Characters

In order to do word processing, we have to find a way to represent words. In C, words (and phrases and even sentences and paragraphs) are represented as arrays of characters, or strings of characters.

This is where we get the term “string” from.

For example: “I love coding.” is represented as an array consisting of characters:

['I', ' ', 'l', 'o', 'v', 'e', ' ', 'c', 'o', 'd', 'i', 'n', 'g', '.', '\0']

Notice how spaces and punctuation are also represented as characters.

And there’s a special character \0 at the end, indicating it’s the end of a string.

ASCII Code

In order to store a single character using some sort of numerical value (since we can only store numerical values in a computer’s memory). We need some sort of encoding.
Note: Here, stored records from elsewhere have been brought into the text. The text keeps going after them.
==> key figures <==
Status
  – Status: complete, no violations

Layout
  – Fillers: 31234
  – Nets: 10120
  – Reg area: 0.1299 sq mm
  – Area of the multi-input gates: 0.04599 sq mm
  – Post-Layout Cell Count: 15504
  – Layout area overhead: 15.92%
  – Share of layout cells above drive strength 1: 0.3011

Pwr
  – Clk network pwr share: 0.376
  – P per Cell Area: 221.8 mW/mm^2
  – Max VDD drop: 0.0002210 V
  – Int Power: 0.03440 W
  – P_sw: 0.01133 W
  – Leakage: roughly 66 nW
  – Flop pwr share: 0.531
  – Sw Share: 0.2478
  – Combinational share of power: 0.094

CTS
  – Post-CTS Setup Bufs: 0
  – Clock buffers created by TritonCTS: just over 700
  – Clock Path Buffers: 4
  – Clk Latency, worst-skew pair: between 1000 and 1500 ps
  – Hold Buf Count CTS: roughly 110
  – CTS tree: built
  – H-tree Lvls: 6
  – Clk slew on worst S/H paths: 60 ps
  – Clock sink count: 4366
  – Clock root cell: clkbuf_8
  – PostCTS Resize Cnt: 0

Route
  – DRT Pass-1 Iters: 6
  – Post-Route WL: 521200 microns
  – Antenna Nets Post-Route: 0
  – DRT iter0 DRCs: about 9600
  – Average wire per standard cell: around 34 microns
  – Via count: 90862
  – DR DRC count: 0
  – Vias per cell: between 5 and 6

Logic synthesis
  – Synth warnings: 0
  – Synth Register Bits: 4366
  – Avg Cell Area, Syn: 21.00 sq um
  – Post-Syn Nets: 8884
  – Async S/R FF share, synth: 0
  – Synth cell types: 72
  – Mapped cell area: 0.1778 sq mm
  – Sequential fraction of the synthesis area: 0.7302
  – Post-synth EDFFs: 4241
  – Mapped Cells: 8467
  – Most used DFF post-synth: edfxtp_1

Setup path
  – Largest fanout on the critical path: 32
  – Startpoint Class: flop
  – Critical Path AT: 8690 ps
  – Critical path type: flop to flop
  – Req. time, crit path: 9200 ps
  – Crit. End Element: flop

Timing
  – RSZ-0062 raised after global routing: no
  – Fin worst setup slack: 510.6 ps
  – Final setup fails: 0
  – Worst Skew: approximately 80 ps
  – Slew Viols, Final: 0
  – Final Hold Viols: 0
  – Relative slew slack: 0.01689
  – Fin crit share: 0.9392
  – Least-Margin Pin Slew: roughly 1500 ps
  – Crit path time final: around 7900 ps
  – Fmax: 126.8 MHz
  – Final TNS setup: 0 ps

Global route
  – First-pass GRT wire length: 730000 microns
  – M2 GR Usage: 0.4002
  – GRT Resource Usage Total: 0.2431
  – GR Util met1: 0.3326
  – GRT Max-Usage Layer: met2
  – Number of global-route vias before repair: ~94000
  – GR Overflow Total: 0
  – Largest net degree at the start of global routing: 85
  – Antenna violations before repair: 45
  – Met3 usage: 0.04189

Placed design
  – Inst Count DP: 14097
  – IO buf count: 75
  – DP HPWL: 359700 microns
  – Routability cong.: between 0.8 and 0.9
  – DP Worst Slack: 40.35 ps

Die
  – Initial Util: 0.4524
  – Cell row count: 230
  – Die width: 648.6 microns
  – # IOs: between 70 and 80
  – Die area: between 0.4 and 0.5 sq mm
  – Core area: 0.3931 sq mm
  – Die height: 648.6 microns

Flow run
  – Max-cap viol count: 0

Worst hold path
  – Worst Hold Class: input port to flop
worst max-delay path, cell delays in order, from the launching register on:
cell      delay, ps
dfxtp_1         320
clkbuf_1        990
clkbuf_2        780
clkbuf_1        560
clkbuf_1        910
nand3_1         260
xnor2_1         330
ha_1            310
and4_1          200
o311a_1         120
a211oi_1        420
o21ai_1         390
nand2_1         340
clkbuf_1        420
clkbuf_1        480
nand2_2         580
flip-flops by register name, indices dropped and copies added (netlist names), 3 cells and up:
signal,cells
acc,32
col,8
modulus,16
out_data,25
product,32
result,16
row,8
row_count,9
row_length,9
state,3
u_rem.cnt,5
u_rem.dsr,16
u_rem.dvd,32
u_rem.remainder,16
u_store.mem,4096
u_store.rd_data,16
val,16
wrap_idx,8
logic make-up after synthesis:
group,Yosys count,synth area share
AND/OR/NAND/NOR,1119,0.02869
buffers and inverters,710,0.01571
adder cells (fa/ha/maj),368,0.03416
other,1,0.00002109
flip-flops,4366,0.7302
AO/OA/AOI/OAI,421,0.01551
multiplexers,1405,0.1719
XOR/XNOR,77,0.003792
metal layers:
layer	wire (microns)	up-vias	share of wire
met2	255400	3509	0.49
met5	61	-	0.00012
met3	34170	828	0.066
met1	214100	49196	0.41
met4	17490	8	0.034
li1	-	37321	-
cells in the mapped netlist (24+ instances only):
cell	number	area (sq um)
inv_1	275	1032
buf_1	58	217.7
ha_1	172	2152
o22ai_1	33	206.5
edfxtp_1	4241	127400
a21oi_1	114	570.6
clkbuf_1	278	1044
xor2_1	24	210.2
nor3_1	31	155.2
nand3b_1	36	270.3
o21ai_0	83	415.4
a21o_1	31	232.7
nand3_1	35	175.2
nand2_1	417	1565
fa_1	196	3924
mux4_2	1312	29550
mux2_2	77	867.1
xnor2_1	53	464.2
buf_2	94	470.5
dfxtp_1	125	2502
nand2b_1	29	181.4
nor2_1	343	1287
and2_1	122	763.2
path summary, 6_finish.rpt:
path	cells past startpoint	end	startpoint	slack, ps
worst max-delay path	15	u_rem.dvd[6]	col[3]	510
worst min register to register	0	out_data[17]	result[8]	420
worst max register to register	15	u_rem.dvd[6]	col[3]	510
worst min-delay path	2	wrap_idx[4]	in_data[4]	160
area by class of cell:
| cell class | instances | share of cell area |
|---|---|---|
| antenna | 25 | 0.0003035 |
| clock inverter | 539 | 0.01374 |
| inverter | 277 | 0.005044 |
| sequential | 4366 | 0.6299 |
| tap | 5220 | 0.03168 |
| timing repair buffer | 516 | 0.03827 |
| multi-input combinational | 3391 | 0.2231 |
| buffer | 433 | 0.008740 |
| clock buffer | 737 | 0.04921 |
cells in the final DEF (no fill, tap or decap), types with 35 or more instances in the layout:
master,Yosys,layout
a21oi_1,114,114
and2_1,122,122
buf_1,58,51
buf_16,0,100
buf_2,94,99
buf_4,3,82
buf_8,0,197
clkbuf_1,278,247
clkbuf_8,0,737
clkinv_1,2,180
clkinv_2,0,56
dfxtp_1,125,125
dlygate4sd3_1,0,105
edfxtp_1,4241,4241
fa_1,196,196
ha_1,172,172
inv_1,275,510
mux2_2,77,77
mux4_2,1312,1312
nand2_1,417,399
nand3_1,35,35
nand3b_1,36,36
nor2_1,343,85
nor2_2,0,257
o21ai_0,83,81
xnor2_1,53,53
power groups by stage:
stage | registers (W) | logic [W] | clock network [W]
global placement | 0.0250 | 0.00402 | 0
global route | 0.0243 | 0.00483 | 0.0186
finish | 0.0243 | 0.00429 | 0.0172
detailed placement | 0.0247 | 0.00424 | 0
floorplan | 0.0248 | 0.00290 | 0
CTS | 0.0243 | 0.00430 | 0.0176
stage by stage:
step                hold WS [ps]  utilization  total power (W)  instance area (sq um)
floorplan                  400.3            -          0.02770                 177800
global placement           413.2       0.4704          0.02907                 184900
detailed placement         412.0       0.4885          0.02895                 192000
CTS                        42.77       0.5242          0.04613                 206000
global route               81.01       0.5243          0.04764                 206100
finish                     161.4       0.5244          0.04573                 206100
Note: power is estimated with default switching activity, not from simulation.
The ASCII encoding (American Standard Code for Information Interchange) allows us to store common characters (alphanumerical characters, symbols, and even control characters like backspaces and tabs) in a single byte, by encoding characters to numbers from 0 to 127.

ASCII - Wikipedia

Thus behind each character is actually a numerical value, but since it is of type “character”, it will be interpreted as one by the computer.

Character Variables

To declare a variable that stores a single character, we use the char keyword, like so:

char c;

To give it a character to store, we can give it a character enclosed in single quotes '', like so:

char c = 'A';

We can also give a character a number (within $[0, 127]$) directly, in this case it will interpret it using ASCII.

char c = 97;  // c has value 'a'

But keep in mind that this method not only makes the code illegible (i.e. we have to consult the ASCII table to see which character we are assigning), it is also risky because some computers don’t use the ASCII encoding. (e.g. There’s another popular encoding system called EBCDIC.)

The Escape Character

We know a character literal in C are enclosed in single quotes. But what if we want to represent the single quote ' as a character?

the answer is we type a backslash \ before the single quote. This backslash is the escape character, and allows us to type other special characters that are unavailable to represent in coding.

(And to store the backslash itself, we use the escape character followed by the backslash. Since the backslash is a reserved character.)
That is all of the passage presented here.